Title: The Great Escape: Discovery of a nearby 1700 km/s star ejected from the Milky Way by Sgr A*
Authors: Sergey E. Kposov and 19 more
First Author’s Institution: McWilliams Center for Cosmology, Carnegie Mellon University
Status: Submitted to MNRAS, open access on Arxiv
While targeting stars in stellar streams, the Southern Stellar Stream Spectroscopic Survey (S5) scientists stumbled upon a serendipitous sighting of a super fast Main Sequence star. That is an alliterative way to say that the authors of today’s paper have found the fastest Main Sequence star yet. There are few mechanisms that can accelerate a star to that velocity, and the authors concluded that this one, named S5-HVS1, must have come from the Galactic Center.
How to “yeet” a star
To come to that conclusion, the authors first ruled out any other explanations for the observed radial (away or toward us) speed of ~1020 km/s. (The average star moves around the galaxy at about 230 km/s.) One way S5-HVS1 could have obtained that speed is if it was quickly orbiting a massive star in a binary system; with different observations, they confirmed over a span of a year that the speed was not varying, which rejected that explanation.
Another possibility is that S5-HVS1 came from a binary system in which one star explodes into a supernova and kicks out its partner. However, that mechanism can’t get stars to the extreme speed that was observed. In the mid-2000s, scientists started discovering these “hyper-velocity stars” (HVS) and turned to a mechanism proposed in 1988 to explain stars moving at 1000 km/s and up. When a binary star system comes too close to a super-massive black hole (like the one at the center of our galaxy, Sgr A*), the black hole can accelerate a star so much that it gets set on a course right out of the galaxy.
Where did you come from, where will you go?
Left Panel: The 90% confidence intervals for the origin of S5-HVS1 based on photometric observations (grey) and added spectroscopic observations (black). The location of our Sun is indicated with a star, since the distance to the Galactic Center is not well constrained. Right Panel: The 90% confidence intervals for different HVS candidates compared to S5-HVS1. (Source: Figure 5 in the paper)

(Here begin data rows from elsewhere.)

===== src/rtl/vga_screen_reader.sv =====
// Framebuffer scan-out: fetches 1-bpp words from the screen RAM port and
// serialises them to VGA with PIXEL_SCALE magnification. Optional macro
// VGA_TEST_PATTERN_EN adds a checkerboard override input (test_pattern).
module vga_screen_reader
  import vga_pkg::*;
#(
  parameter int unsigned WIDTH          = 16,
  parameter int unsigned REGISTER_COUNT = 4096,
  parameter int unsigned PIXEL_SCALE    = 4,
  parameter rgb444_t     FG_COLOR       = 12'hFFF,
  parameter rgb444_t     BG_COLOR       = 12'h000
) (
  input  logic                              CLK_50,
  input  logic                              rst,
`ifdef VGA_TEST_PATTERN_EN
  input  logic                              test_pattern,
`endif
  input  logic [WIDTH-1:0]                  rdata_screen,
  output logic [$clog2(REGISTER_COUNT)-1:0] addr_screen,
  output logic [3:0]                        vga_r,
  output logic [3:0]                        vga_g,
  output logic [3:0]                        vga_b,
  output logic                              vga_hs,
  output logic                              vga_vs,
  output logic                              vblank
);

  localparam int unsigned AddrW        = $clog2(REGISTER_COUNT);
  localparam int unsigned WordPix      = WIDTH * PIXEL_SCALE;
  localparam int unsigned WordsPerLine = 640 / WordPix;
  localparam int unsigned PsLog2       = $clog2(PIXEL_SCALE);
  localparam int unsigned WordLog2     = $clog2(WordPix);
  localparam logic [CntW-1:0] PsMask   = CntW'(PIXEL_SCALE - 1);
  localparam logic [CntW-1:0] WordMask = CntW'(WordPix - 1);

  logic            tick;
  logic [CntW-1:0] h_cnt, v_cnt;
  logic            visible, hs_raw, vs_raw;

  vga_timing u_timing (
    .clk_i     (CLK_50),
    .rst_i     (rst),
    .tick_o    (tick),
    .h_cnt_o   (h_cnt),
    .v_cnt_o   (v_cnt),
    .visible_o (visible),
    .hs_raw_o  (hs_raw),
    .vs_raw_o  (vs_raw),
    .vblank_o  (vblank)
  );

  fetch_state_e     fsm_q, fsm_d;
  logic [AddrW-1:0] addr_q, addr_d;
  logic [WIDTH-1:0] hold_q, hold_d;
  logic [WIDTH-1:0] shift_q, shift_d;
  logic [CntW-1:0]  h_p1_q, h_p1_d;
  logic             vis_p1_q, vis_p1_d;
  logic             hs_p1_q, hs_p1_d;
  logic             vs_p1_q, vs_p1_d;
  rgb444_t          rgb_q, rgb_d;
  logic             hs_q, hs_d;
  logic             vs_q, vs_d;
`ifdef VGA_TEST_PATTERN_EN
  logic [CntW-1:0]  v_p1_q, v_p1_d;
`endif

  logic             fetch_start;
  logic [AddrW-1:0] next_addr;
  logic [WIDTH-1:0] base;
  rgb444_t          color;

  assign fetch_start = tick && visible && ((h_cnt & WordMask) == '0);
  assign next_addr   = AddrW'(((32'(v_cnt) >> PsLog2) * WordsPerLine)
                              + (32'(h_cnt) >> WordLog2));

  always_comb begin
    fsm_d    = fsm_q;
    addr_d   = addr_q;
    hold_d   = hold_q;
    shift_d  = shift_q;
    h_p1_d   = h_p1_q;
    vis_p1_d = vis_p1_q;
    hs_p1_d  = hs_p1_q;
    vs_p1_d  = vs_p1_q;
    rgb_d    = rgb_q;
    hs_d     = hs_q;
    vs_d     = vs_q;
`ifdef VGA_TEST_PATTERN_EN
    v_p1_d   = v_p1_q;
`endif

    unique case (fsm_q)
      StIdle: begin
        if (fetch_start) begin
          fsm_d  = StAddr;
          addr_d = next_addr;
        end
      end
      StAddr:    fsm_d = StCapture;
      StCapture: begin
        fsm_d  = StIdle;
        hold_d = rdata_screen;
      end
      default:   fsm_d = StIdle;
    endcase

    // Capture lands on the tick that renders the word's first pixel, so the
    // freshly captured word bypasses the shift register for that tick.
    base  = (fsm_q == StCapture) ? hold_d : shift_q;
    color = base[WIDTH-1] ? FG_COLOR : BG_COLOR;
`ifdef VGA_TEST_PATTERN_EN
    if (test_pattern) begin
      color = (h_p1_q[PsLog2] ^ v_p1_q[PsLog2]) ? FG_COLOR : BG_COLOR;
    end
`endif

    if (tick) begin
      shift_d  = ((h_p1_q & PsMask) == PsMask) ? {base[WIDTH-2:0], 1'b0} : base;
      rgb_d    = vis_p1_q ? color : '0;
      hs_d     = hs_p1_q;
      vs_d     = vs_p1_q;
      h_p1_d   = h_cnt;
      vis_p1_d = visible;
      hs_p1_d  = hs_raw;
      vs_p1_d  = vs_raw;
`ifdef VGA_TEST_PATTERN_EN
      v_p1_d   = v_cnt;
`endif
    end
  end

  always_ff @(posedge CLK_50) begin
    if (rst) begin
      fsm_q    <= StIdle;
      addr_q   <= '0;
      hold_q   <= '0;
      shift_q  <= '0;
      h_p1_q   <= '0;
      vis_p1_q <= 1'b0;
      hs_p1_q  <= 1'b1;
      vs_p1_q  <= 1'b1;
      rgb_q    <= '0;
      hs_q     <= 1'b1;
      vs_q     <= 1'b1;
`ifdef VGA_TEST_PATTERN_EN
      v_p1_q   <= '0;
`endif
    end else begin
      fsm_q    <= fsm_d;
      addr_q   <= addr_d;
      hold_q   <= hold_d;
      shift_q  <= shift_d;
      h_p1_q   <= h_p1_d;
      vis_p1_q <= vis_p1_d;
      hs_p1_q  <= hs_p1_d;
      vs_p1_q  <= vs_p1_d;
      rgb_q    <= rgb_d;
      hs_q     <= hs_d;
      vs_q     <= vs_d;
`ifdef VGA_TEST_PATTERN_EN
      v_p1_q   <= v_p1_d;
`endif
    end
  end

  assign addr_screen = addr_q;
  assign vga_r       = rgb_q[11:8];
  assign vga_g       = rgb_q[7:4];
  assign vga_b       = rgb_q[3:0];
  assign vga_hs      = hs_q;
  assign vga_vs      = vs_q;

endmodule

To confirm that this is what happened to S5-HVS1, the authors used the trajectory of the star to trace back where it came from. In the first panel of Figure 1, the black line indicates the origin of the star within a 90% confidence interval. The right panel shows the same confidence intervals for other HVS candidates. The small black mark that indicates S5-HVS1 shows that this is the best candidate to date.
Figure 2: The ejection speed distribution for hyper-velocity stars likely to have come from the galactic center compared to S5-HVS1. (Source: Figure 11 in the paper)
Although the dotted orange line that represents J01020100 looks promising, it only has a velocity of 298 km/s. Figure 2 shows the speed of S5-HVS1 compared to a sample of candidates likely to have been ejected from the Galactic Center. This shows that S5-HVS1 is an unprecedented discovery with both a tightly constrained origin location and high ejection speed.
Figure 3: The current direction and velocity of S5-HVS1 assuming a galactic center origin. The length of the arrow indicates how far the star will travel in 4 Myr. The galactic plane is X-Y. (Source: Figure 7 in the paper)
The authors then worked from the assumption that the Galactic Center was the point of origin and were able to constrain other parameters. They determined that the ejection speed was about 1800 km/s, mostly away from the galactic plane. Figure 3 shows that model and our current knowledge of S5-HVS1’s position to indicate where the star will end up in 4 Megayears. By the end of the stars life, it will have traversed about 2 Mpc, which is a large portion of the Local Group (the group of galaxies the Milky Way belongs to).
Future Work
This has promising implications for the future use of HVS as probes of both the Galactic Center and Local Group. Similar stars may exist that have already been ejected from their galaxies and could be spotted by surveys like the LSST.
Expected improvements to proper motion data from Gaia may constrain the origin of S5-HVS1 even further, allowing scientists to determine the group of stars it used to belong to, or even find its original companion star.
The extreme difference in ejection velocity compared to other HVSs may be explained by the fact that S5-HVS1 has only been recently ejected, compared to the others. If other HVSs are discovered with similar speeds at similar distances, it may indicate that the production of these stars is not constant. S5-HVS1 could have come from a period of high accretion onto the Galactic Center. This would make HVSs a way to study such accretion events in a way we haven’t been able to before.
S5-HVS1 is an exciting discovery because when there’s one, there’s often more. As better measurements become available, stars like it will help us understand even more about the galaxy we call home.
*yought
(yeet/yote/yought)